__What is being asked__.
All of the records must come back exactly as they were given.

Collection entries:
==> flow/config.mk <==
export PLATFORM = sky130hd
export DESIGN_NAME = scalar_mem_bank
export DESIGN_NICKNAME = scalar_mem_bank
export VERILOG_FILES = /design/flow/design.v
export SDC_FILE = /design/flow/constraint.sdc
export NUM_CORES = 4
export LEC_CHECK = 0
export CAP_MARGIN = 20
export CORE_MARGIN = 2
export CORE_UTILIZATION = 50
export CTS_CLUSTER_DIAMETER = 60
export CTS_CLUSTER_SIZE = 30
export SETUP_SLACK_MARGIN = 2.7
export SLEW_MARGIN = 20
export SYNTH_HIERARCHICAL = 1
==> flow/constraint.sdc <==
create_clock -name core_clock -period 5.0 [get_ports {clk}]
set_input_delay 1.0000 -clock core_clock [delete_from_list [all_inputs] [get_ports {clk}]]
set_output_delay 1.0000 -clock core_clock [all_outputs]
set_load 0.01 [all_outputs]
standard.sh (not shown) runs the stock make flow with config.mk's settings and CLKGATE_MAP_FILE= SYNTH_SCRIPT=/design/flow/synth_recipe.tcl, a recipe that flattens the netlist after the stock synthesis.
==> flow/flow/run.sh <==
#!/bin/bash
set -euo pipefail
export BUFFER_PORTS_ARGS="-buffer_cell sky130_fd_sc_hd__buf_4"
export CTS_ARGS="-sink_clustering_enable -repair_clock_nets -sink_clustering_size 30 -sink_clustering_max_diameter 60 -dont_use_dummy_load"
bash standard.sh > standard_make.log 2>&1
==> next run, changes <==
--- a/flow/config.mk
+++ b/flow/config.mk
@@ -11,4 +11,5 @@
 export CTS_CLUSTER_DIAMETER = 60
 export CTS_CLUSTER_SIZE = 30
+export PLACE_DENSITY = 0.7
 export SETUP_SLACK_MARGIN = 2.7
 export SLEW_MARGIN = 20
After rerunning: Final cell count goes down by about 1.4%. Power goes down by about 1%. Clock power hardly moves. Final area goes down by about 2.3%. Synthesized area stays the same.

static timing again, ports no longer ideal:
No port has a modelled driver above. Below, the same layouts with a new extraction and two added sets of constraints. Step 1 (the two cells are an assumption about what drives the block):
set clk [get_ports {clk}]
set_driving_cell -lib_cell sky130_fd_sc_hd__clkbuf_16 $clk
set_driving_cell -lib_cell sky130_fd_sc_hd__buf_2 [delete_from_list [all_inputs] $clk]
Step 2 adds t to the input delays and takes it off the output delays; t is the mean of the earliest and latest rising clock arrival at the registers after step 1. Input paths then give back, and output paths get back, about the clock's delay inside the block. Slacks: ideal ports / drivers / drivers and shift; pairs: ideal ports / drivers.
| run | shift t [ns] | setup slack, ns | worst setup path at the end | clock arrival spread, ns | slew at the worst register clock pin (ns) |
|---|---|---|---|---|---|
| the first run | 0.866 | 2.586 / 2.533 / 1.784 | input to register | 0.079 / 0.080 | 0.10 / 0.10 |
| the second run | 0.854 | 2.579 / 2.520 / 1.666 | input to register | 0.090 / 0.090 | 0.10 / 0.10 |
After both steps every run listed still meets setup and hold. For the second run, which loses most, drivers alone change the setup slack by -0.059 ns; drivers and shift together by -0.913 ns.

__Written solution__.
==> flow/config.mk <==
export PLATFORM = sky130hd
export DESIGN_NAME = scalar_mem_bank
export DESIGN_NICKNAME = scalar_mem_bank
export VERILOG_FILES = /design/flow/design.v
export SDC_FILE = /design/flow/constraint.sdc
export NUM_CORES = 4
export LEC_CHECK = 0
export CAP_MARGIN = 20
export CORE_MARGIN = 2
export CORE_UTILIZATION = 50
export CTS_CLUSTER_DIAMETER = 60
export CTS_CLUSTER_SIZE = 30
export SETUP_SLACK_MARGIN = 2.7
export SLEW_MARGIN = 20
export SYNTH_HIERARCHICAL = 1
==> flow/constraint.sdc <==
create_clock -name core_clock -period 5.0 [get_ports {clk}]
set_input_delay 1.0000 -clock core_clock [delete_from_list [all_inputs] [get_ports {clk}]]
set_output_delay 1.0000 -clock core_clock [all_outputs]
set_load 0.01 [all_outputs]
standard.sh (not shown) runs the stock make flow with config.mk's settings and CLKGATE_MAP_FILE= SYNTH_SCRIPT=/design/flow/synth_recipe.tcl, a recipe that flattens the netlist after the stock synthesis.
==> flow/flow/run.sh <==
#!/bin/bash
set -euo pipefail
export BUFFER_PORTS_ARGS="-buffer_cell sky130_fd_sc_hd__buf_4"
export CTS_ARGS="-sink_clustering_enable -repair_clock_nets -sink_clustering_size 30 -sink_clustering_max_diameter 60 -dont_use_dummy_load"
bash standard.sh > standard_make.log 2>&1
==> next run, changes <==
--- a/flow/config.mk
+++ b/flow/config.mk
@@ -11,4 +11,5 @@
 export CTS_CLUSTER_DIAMETER = 60
 export CTS_CLUSTER_SIZE = 30
+export PLACE_DENSITY = 0.7
 export SETUP_SLACK_MARGIN = 2.7
 export SLEW_MARGIN = 20
After rerunning: Final cell count goes down by about 1.4%. Power goes down by about 1%. Clock power hardly moves. Final area goes down by about 2.3%. Synthesized area stays the same.

static timing again, ports no longer ideal:
No port has a modelled driver above. Below, the same layouts with a new extraction and two added sets of constraints. Step 1 (the two cells are an assumption about what drives the block):
set clk [get_ports {clk}]
set_driving_cell -lib_cell sky130_fd_sc_hd__clkbuf_16 $clk
set_driving_cell -lib_cell sky130_fd_sc_hd__buf_2 [delete_from_list [all_inputs] $clk]
Step 2 adds t to the input delays and takes it off the output delays; t is the mean of the earliest and latest rising clock arrival at the registers after step 1. Input paths then give back, and output paths get back, about the clock's delay inside the block. Slacks: ideal ports / drivers / drivers and shift; pairs: ideal ports / drivers.
| run | shift t [ns] | setup slack, ns | worst setup path at the end | clock arrival spread, ns | slew at the worst register clock pin (ns) |
|---|---|---|---|---|---|
| the first run | 0.866 | 2.586 / 2.533 / 1.784 | input to register | 0.079 / 0.080 | 0.10 / 0.10 |
| the second run | 0.854 | 2.579 / 2.520 / 1.666 | input to register | 0.090 / 0.090 | 0.10 / 0.10 |
After both steps every run listed still meets setup and hold. For the second run, which loses most, drivers alone change the setup slack by -0.059 ns; drivers and shift together by -0.913 ns.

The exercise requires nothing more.